3. Big O Time Complexity Analysis

  • Dijkstra's Algorithm: Dijkstra's algorithm, when implemented with a priority queue (heap), has a time complexity of O(E log V), where E is the number of edges and V is the number of vertices (nodes).
  • Overall Complexity: We run Dijkstra's algorithm three times (from src1, src2, and dest in the reversed graph). Therefore, the overall time complexity is O(3 * E log V), which simplifies to O(E log V).

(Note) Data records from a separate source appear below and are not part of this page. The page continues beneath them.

===== src/rtl/core/spfi_pkg.sv =====
// Shared types, register codes and constants of the surface pressure force integrator.
// Used by every module under rtl/core except spfi_div; depends on nothing else.
package spfi_pkg;

  localparam int FRAC_BITS_DEF = 24;
  localparam int ACC_WIDTH_DEF = 64;
  localparam int ANGLE_FRAC    = 30;
  localparam int SCALE_FRAC    = 32;

  localparam int CFG_INDEX_W = 3;
  localparam int CFG_DATA_W  = 48;

  localparam logic [CFG_INDEX_W-1:0] REG_COS_INCIDENCE = 3'd0;
  localparam logic [CFG_INDEX_W-1:0] REG_SIN_INCIDENCE = 3'd1;
  localparam logic [CFG_INDEX_W-1:0] REG_COEFF_SCALE   = 3'd2;
  localparam logic [CFG_INDEX_W-1:0] REG_MOMENT_REF_X  = 3'd3;
  localparam logic [CFG_INDEX_W-1:0] REG_MOMENT_REF_Y  = 3'd4;

  localparam logic signed [31:0] COS_RESET   = 32'sh4000_0000;
  localparam logic signed [31:0] SIN_RESET   = 32'sh0000_0000;
  localparam logic [47:0]        SCALE_RESET = 48'h0001_0000_0000;
  localparam logic signed [31:0] REF_X_RESET = 32'sh0040_0000;
  localparam logic signed [31:0] REF_Y_RESET = 32'sh0000_0000;

  // Pressure is 0.4 times the internal energy. For a magnitude a below 2^33, twice a over
  // five truncated equals (a * PRESSURE_RECIP) >> 33 exactly.
  localparam logic [31:0] PRESSURE_RECIP = 32'hCCCC_CCCD;
  // Magnitudes of a negative energy difference from here on give a pressure below -2^31.
  localparam logic [63:0] PRESSURE_SAT_MAG = 64'd5368709123;

  // Depth of the point queue between the front and the back.
  localparam int QDEPTH = 2;

  typedef struct packed {
    logic signed [31:0] cos_incidence;
    logic signed [31:0] sin_incidence;
    logic [47:0]        coeff_scale;
    logic signed [31:0] moment_ref_x;
    logic signed [31:0] moment_ref_y;
  } cfg_t;

  typedef struct packed {
    logic signed [31:0] x;
    logic signed [31:0] y;
    logic signed [31:0] pressure;
    logic               last;
    logic               dfault;
    logic               psat;
  } point_t;

  typedef enum logic [1:0] {SH_FRAC, SH_ANGLE, SH_SCALE} shift_t;
  typedef enum logic [1:0] {LIM_FULL, LIM_ACC, LIM_ROT, LIM_OUT} limit_t;

  typedef struct packed {
    logic signed [63:0] a;
    logic signed [63:0] b;
    shift_t             shf;
    limit_t             lim;
  } mul_cmd_t;

  typedef enum logic [1:0] {M_IDLE, M_RUN, M_FIN} mul_state_t;

  typedef enum logic [2:0] {
    F_IDLE, F_SQ, F_KIN, F_DIV1, F_SUB, F_PUSH
  } front_state_t;

  typedef enum logic [1:0] {B_IDLE, B_ISSUE, B_WAIT, B_OUT} back_state_t;

  typedef enum logic [3:0] {
    OP_LEV_X, OP_LEV_Y, OP_FX, OP_FY, OP_MOM,
    OP_LIFT_C, OP_LIFT_S, OP_DRAG_S, OP_DRAG_C,
    OP_CL, OP_CD, OP_CM
  } op_t;

endpackage


===== src/rtl/core/spfi_fifo.sv =====
// Short point queue that decouples the pressure front from the integrating back.
// Depends on spfi_pkg.
module spfi_fifo import spfi_pkg::*; (
  input  logic   clk,
  input  logic   rst,
  input  logic   wr,
  input  point_t wdata,
  output logic   full,
  input  logic   rd,
  output point_t rdata,
  output logic   empty
);

  localparam int QAW = (QDEPTH > 1) ? $clog2(QDEPTH) : 1;
  localparam int QCW = $clog2(QDEPTH + 1);

  point_t           slots [QDEPTH];
  logic [QAW-1:0]   wptr, rptr;
  logic [QCW-1:0]   count;
  logic             do_wr, do_rd;

  assign full  = (count == QCW'(QDEPTH));
  assign empty = (count == '0);
  assign do_wr = wr && !full;
  assign do_rd = rd && !empty;
  assign rdata = slots[rptr];

  always_ff @(posedge clk) begin
    if (rst) begin
      wptr  <= '0;
      rptr  <= '0;
      count <= '0;
    end else begin
      if (do_wr) begin
        wptr <= (wptr == QAW'(QDEPTH - 1)) ? '0 : wptr + QAW'(1);
      end
      if (do_rd) begin
        rptr <= (rptr == QAW'(QDEPTH - 1)) ? '0 : rptr + QAW'(1);
      end
      if (do_wr && !do_rd) begin
        count <= count + QCW'(1);
      end else if (do_rd && !do_wr) begin
        count <= count - QCW'(1);
      end
    end
  end

  always_ff @(posedge clk) begin
    if (do_wr) begin
      slots[wptr] <= wdata;
    end
  end

endmodule


===== config.mk =====
export PLATFORM = sky130hd
export DESIGN_NAME = spfi_fifo
export DESIGN_NICKNAME = d
export VERILOG_FILES = /design/src/rtl/core/spfi_pkg.sv /design/src/rtl/core/spfi_fifo.sv
export SDC_FILE = /design/constraint.sdc
export NUM_CORES = 1
export LEC_CHECK = 0
export ABC_AREA = 1
export BUFFER_PORTS_ARGS = -buffer_cell sky130_fd_sc_hd__buf_2
export CAP_MARGIN = 20
export CORE_MARGIN = 1
export CORE_UTILIZATION = 45
export DETAILED_ROUTE_END_ITERATION = 10
export PLACE_DENSITY_LB_ADDON = 0.05
export SLEW_MARGIN = 5
export SYNTH_ARGS = -nofsm -noshare
export SYNTH_HDL_FRONTEND = slang
export SYNTH_SLANG_ARGS = --single-unit

===== constraint.sdc =====
create_clock -name clk -period 6.4 [get_ports clk]
set_clock_uncertainty 0.1 [all_clocks]
set_input_delay 0.64 -clock clk [delete_from_list [all_inputs] [get_ports clk]]
set_output_delay 0.64 -clock clk [all_outputs]
set_load 0.03 [all_outputs]

==> flow_summary_export.csv, run 1 <==
group,metric,value,unit
logic_synthesis,synth_warnings,0,
sta,rsz0062_at_grt,"no",
global_routing,antenna_found_initial,1,
routing,dr.pass1.iters,4,
global_routing,grt_pass1_vias,3832,
setup_path,end_kind,"output port",
setup_path,cp_num_buf_inv,2,
setup_path,path_depth,3,
floorplanning,initial_utilization,0.463,
logic_synthesis,ys_types,15,
finish,areaGrowthSynthToFinish,25.4,%
clock_tree,clkSinkCount,203,
setup_path,endpoint,"rdata[79]",
clock_tree,clk_root_buffer_cell,"clkbuf_16",
flow_run,drv_cap,0,
logic_synthesis,seq_area_frac_synth,0.815,
sta,hold_violations,0,
clock_tree,cts_setup_buffers,0,
routing,drtAntennaViolNets,0,
pwr,power.leakage,3.49,nW
worst_hold_path,hold_path_class,"in2reg",
pwr,p_per_area,414,mW/mm^2
clock_tree,cts_resized,0,
global_routing,grt_max_degree,82,
place,port-buffer-count,203,
status,outcome,"complete, no violations",
finish,stdcell_count,792,
setup_path,r2r-end,"slots[0][16]$_DFFE_PP_",
sta,fin_setup_tns,0,ns
place,dp.cells,756,
clock_tree,cts_hold_buffers,0,
clock_tree,h-tree-depth,1,
routing,drt_wl_total,13.4,mm
clock_tree,clock_latency,0.47,ns
logic_synthesis,synth_area,0.00741,sq mm
setup_path,max_stage_delay,0.97,ns
floorplanning,die_w,130,um
floorplanning,fp-row-count,46,
place,routabilityCongestion,0.715,
floorplanning,core-area,0.0160,sq mm
setup_path,regToRegStartpoint,"count[0]$_SDFFE_PP0P_",
finish,drive_gt1_frac,0.579,
setup_path,reg2reg_depth,4,
sta,slew_headroom,0.371,
setup_path,worst-setup-path-type,"reg2out",
setup_path,crit_slowest_cell,"dfxtp_4",
sta,finalCriticalPeriod,3.37,ns
sta,fin_crit_sh,0.526,
routing,vias,3761,
logic_synthesis,ys_seq_elements,203,
setup_path,worstPathCellList,"buf_4 > mux2_2 > buf_2",
setup_path,worstPathMaxFanout,69,
clock_tree,numCtsBuffers,21,
routing,detail_route.wl_per_cell,16.9,um
routing,drt_iter0_markers,167,
sta,fmax,0.297,GHz
logic_synthesis,synthCells,345,
sta,tightestPinTransition,0.943,ns
sta,setup_viol,0,
place,dp_hpwl,8.54,mm
worst_hold_path,min_path_cells,1,
clock_tree,clk_pin_slew,0.06,ns
routing,drc,0,
setup_path,critPathTopFamily,"flip-flops",
logic_synthesis,avgSynthCellArea,21.5,sq um
routing,routed_via_density,4.75,
global_routing,grt_usage,0.153,
finish,final_nets,669,
logic_synthesis,syn-num-nets,449,
floorplanning,die_area,0.0170,sq mm
pwr,ir_drop,224,uV
global_routing,overflow,0,
sta,slew_violations,0,
floorplanning,ios,204,
clock_tree,ctsLongestPathBuffers,3,
setup_path,startpoint_type,"flop",
clock_tree,cts_tree,"done",
global_routing,grt_pass1_wl,19.3,mm
setup_path,critPathArrivalTime,2.63,ns
setup_path,required,5.66,ns
floorplanning,die_h,130,um
setup_path,r2r_setup_slack,3.80,ns
[synth_stat cells, drive strengths merged]
| library cell | count | area share |
|---|---|---|
| edfxtp | 198 | 0.80 |
| mux2 | 99 | 0.16 |
| buf | 11 | 0.010 |
| inv | 9 | 0.0046 |
| nor2 | 9 | 0.0046 |
| dfxtp | 5 | 0.014 |
| o21ai | 5 | 0.0034 |
| nand2 | 4 | 0.0020 |
| a21oi | 1 | 0.00067 |
| and2 | 1 | 0.00084 |
| ha | 1 | 0.0017 |
| nand3 | 1 | 0.00067 |
| nand4 | 1 | 0.00084 |
[cells in the final DEF, fill, tap and decap left out, types with 3 or more instances in the layout]
| cell type | netlist | final |
|---|---|---|
| dfxtp_1 | 5 | 4 |
| inv_1 | 9 | 9 |
| o21ai_0 | 5 | 5 |
| nand2_1 | 4 | 4 |
| clkbuf_1 | 0 | 4 |
| mux2_2 | 89 | 89 |
| mux2_4 | 10 | 10 |
| clkinv_1 | 0 | 6 |
| buf_4 | 0 | 3 |
| clkbuf_16 | 0 | 21 |
| nor2_1 | 9 | 7 |
| buf_2 | 8 | 203 |
| edfxtp_1 | 198 | 198 |
[final cells by class]
| class | instances | area (sq um) |
|---|---|---|
| Multi-Input combinational cell | 122 | 1280 |
| Clock buffer | 25 | 541 |
| Clock inverter | 8 | 32.5 |
| Timing Repair Buffer | 208 | 1090 |
| Tap cell | 216 | 270 |
| Fill cell | 1312 | 6700 |
| Antenna cell | 1 | 2.50 |
| Sequential cell | 203 | 6050 |
| Inverter | 9 | 33.8 |
[worst register-to-register path: stages (launching register included)]
cell,delay [ns]
dfxtp_1,0.44
o21ai_0,0.32
nor2_4,0.53
buf_4,0.55
buf_16,0.32
[power breakdown]
group	switching (mW)	internal, mW
clock	0.439	0.593
combinational	0.674	0.371
sequential	0.0898	1.68
[per-stage QoR]
stage / hold WS (ns) / util / instance area, sq um / setup WS (ns) / total power, mW
after detailed placement: 0.434 / 0.542 / 8670 / 3.34 / 2.85
after CTS: 0.228 / 0.578 / 9240 / 2.97 / 3.89
after floorplan: 0.376 / - / 7410 / 0.825 / 2.57
after global routing: 0.229 / 0.581 / 9300 / 2.87 / 4.02
final: 0.248 / 0.581 / 9300 / 3.03 / 3.85
after global placement: 0.424 / 0.542 / 8670 / 3.39 / 2.83
[how the worst min path moves through the flow]
stage,from,end
4_1_cts,wdata[26],slots[0][26]$_DFFE_PP_
6_report,wdata[39],slots[0][39]$_DFFE_PP_
3_3_place_gp,wptr$_SDFFE_PP0P_,wptr$_SDFFE_PP0P_
2_1_floorplan,wptr$_SDFFE_PP0P_,wptr$_SDFFE_PP0P_
5_1_grt,wdata[26],slots[0][26]$_DFFE_PP_
3_5_place_dp,wptr$_SDFFE_PP0P_,wptr$_SDFFE_PP0P_
[sequential cells by signal, summed over array words and instances (netlist names), named ones only]
name / count
count: 2
rptr: 1
slots: 198
wptr: 1
[per-layer routing]
layer	global-route usage	up-vias	wire length, um
met2	0.262	126	6760
met1	0.186	1823	5430
met3	0.0459	22	1000
li1	-	1790	-
met4	0.0487	0	221
met5	0	-	0
[kinds of logic (layout without fill, tap and decap cells)]
| family | count (synthesis) | in the layout | share of synthesized area |
|---|---|---|---|
| adder cells (fa/ha/maj) | 1 | 1 | 0.00169 |
| multiplexers | 99 | 99 | 0.155 |
| flip-flops | 203 | 203 | 0.815 |
| buffers and inverters | 20 | 250 | 0.0145 |
| AND/OR/NAND/NOR | 16 | 16 | 0.00894 |
| AO/OA/AOI/OAI | 6 | 6 | 0.00405 |
| other | 0 | 1 | 0 |
Note: power is estimated with default switching activity, not from simulation.
==> run 2: changes to the inputs <==
==> constraint.sdc (replaced) <==
create_clock -name clk -period 3.15 [get_ports clk]
set_clock_uncertainty 0.1 [all_clocks]
set_input_delay 0.315 -clock clk [delete_from_list [all_inputs] [get_ports clk]]
set_output_delay 0.315 -clock clk [all_outputs]
set_load 0.03 [all_outputs]
==> flow_summary_export.csv, run 2 (synthesized netlist as in run 1, its figures left out) <==
group,metric,value,unit
setup_path,worst-setup-path-type,"reg2out",
finish,num_antenna_cells,0,
clock_tree,cts_setup_buffers,0,
floorplanning,die_h,130,um
worst_hold_path,hold_path_class,"in2reg",
sta,fin_setup_tns,0,ns
pwr,power.leakage,3.95,nW
routing,drc,0,
clock_tree,cts_hold_buffers,100,
clock_tree,h-tree-depth,1,
setup_path,worstPathMaxFanout,41,
global_routing,antenna_found_initial,0,
setup_path,required,2.73,ns
sta,finalWorstSetupSlack,0.528,ns
clock_tree,ctsLongestPathBuffers,3,
clock_tree,clkSinkCount,203,
place,dp_slack,1.00,ns
clock_tree,clk_root_buffer_cell,"clkbuf_16",
pwr,p_per_area,785,mW/mm^2
finish,final_cell_mix,"203 x buf_2, 198 x edfxtp_1, 100 x dlygate4sd3_1",
finish,largest_register_ffs,198,
finish,nFillCells,1200,
setup_path,critPathArrivalTime,2.21,ns
clock_tree,numCtsBuffers,21,
sta,fmax,0.381,GHz
finish,top_register,"slots",
sta,setup_viol,0,
finish,multiInputGateArea,0.00128,sq mm
sta,hold_violations,0,
routing,drtAntennaViolNets,0,
routing,drt_iter0_markers,163,
pwr,combPwrFrac,0.277,
routing,vias,4172,
status,outcome,"complete, no violations",
global_routing,grt_pass1_vias,4208,
floorplanning,fp-row-count,46,
pwr,ir_drop,492,uV
floorplanning,ios,204,
pwr,internal-power,5.64,mW
flow_run,drv_cap,0,
clock_tree,clk_pin_slew,0.06,ns
sta,finalCriticalPeriod,2.62,ns
finish,mostFrequentLayoutCell,"buf_2",
finish,final_nets,771,
sta,fin_crit_sh,0.832,
routing,dr.pass1.iters,4,
pwr,power_frac_clock,0.284,
floorplanning,initial_utilization,0.463,
pwr,share_seq_of_total_power,0.438,
routing,detail_route.wl_per_cell,15.8,um
floorplanning,die_area,0.0170,sq mm
global_routing,overflow,0,
finish,reg_top3,"slots: 198 flops, count: 2 flops",
place,port-buffer-count,203,
sta,tightestPinTransition,0.820,ns
sta,holdWs,0.195,ns
floorplanning,die_w,130,um
finish,drive_gt1_frac,0.495,
clock_tree,cts_resized,0,
clock_tree,clock_latency,0.48,ns
floorplanning,core-area,0.0160,sq mm
pwr,power,8.15,mW
sta,slew_headroom,0.448,
setup_path,end_kind,"output port",
place,dp_hpwl,8.59,mm
global_routing,grt_max_degree,60,
routing,drt_wl_total,14.2,mm
sta,slew_violations,0,
sta,rsz0062_at_grt,"no",
clock_tree,cts_tree,"done",
setup_path,startpoint_type,"flop",
pwr,switching_share,0.307,
global_routing,grt_usage,0.164,
global_routing,grt_pass1_wl,20.8,mm
finish,areaGrowthSynthToFinish,40.0,%
pwr,p_switching,2.50,mW
finish,seqCellArea,0.00605,sq mm
routing,routed_via_density,4.65,
place,routabilityCongestion,0.719,
-- run 2: cell type report --
cell class	instances	share of cell area
inverters	9	0.00326
clock buffers	28	0.0532
flip-flops and latches	203	0.583
well taps	216	0.0260
clock inverters	9	0.00856
repair buffers	310	0.203
multi-input cells	122	0.123
-- run 2: worst max-delay path: stages, from the launching register on --
cell,delay (ns)
dfxtp_4,0.78
buf_4,0.38
mux2_2,0.37
buf_2,0.18
-- run 2: worst paths after layout --
path	from	to	slack [ns]	cells after the start
worst max register to register	count[1]$_SDFFE_PP0P_	count[1]$_SDFFE_PP0P_	1.06	9
worst max-delay path	flop	rdata[62]	0.53	3
worst min register to register	wptr$_SDFFE_PP0P_	wptr$_SDFFE_PP0P_	0.44	2
worst min-delay path	rd	rptr$_SDFFE_PP0P_	0.20	4
-- run 2: stage by stage --
step	utilization	instance area, sq um	std cells
floorplan	-	7420	345
global placement	0.546	8740	760
detailed placement	0.546	8740	760
CTS	0.649	10400	897
global route	0.649	10400	897
finish	0.649	10400	897
-- run 2: per-layer routing --
metal | vias to the layer above | global-route usage | share of wire
li1 | 1995 | - | -
met1 | 2027 | 0.182 | 0.39
met2 | 128 | 0.303 | 0.51
met3 | 22 | 0.0488 | 0.073
met4 | 0 | 0.0487 | 0.024
met5 | - | 0 | 0
-- run 2: power groups by stage --
stage,registers (mW),logic (mW),clock network [mW]
6_report,3.57,2.26,2.31
5_1_grt,3.61,2.41,2.47
4_1_cts,3.58,2.29,2.38
3_5_place_dp,3.63,2.18,0
3_3_place_gp,3.61,2.16,0
2_1_floorplan,3.56,1.64,0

4. Big O Space Complexity Analysis

  • Dijkstra's Algorithm: Dijkstra's algorithm uses a distance array of size V to store the shortest distances from the source node to all other nodes. It also uses a priority queue, which, in the worst case, can hold all the nodes in the graph.
  • Overall Complexity: We store three distance arrays (dist1, dist2, dist_dest), each of size V. We also store the graph and reversed graph, which take O(E) space. Thus, the overall space complexity is O(3V + E), which simplifies to O(V + E).

5. Edge Cases and Handling

  • Disconnected Graph: If there is no path from src1 or src2 to dest, the Dijkstra's algorithm will result in float('inf') distances. The code handles this case by checking for float('inf') distances and returning -1 if the minimum weight remains float('inf') after iterating through all nodes.
  • Negative Edge Weights: Dijkstra's algorithm does not work correctly with negative edge weights. If the graph contains negative edge weights, we would need to use the Bellman-Ford algorithm instead, which has a time complexity of O(V * E).
  • Zero Weight Edges: The algorithm handles zero weight edges correctly. They do not cause any issues.
  • Large Graphs: For extremely large graphs, consider using more advanced graph processing techniques or distributed computing to improve performance.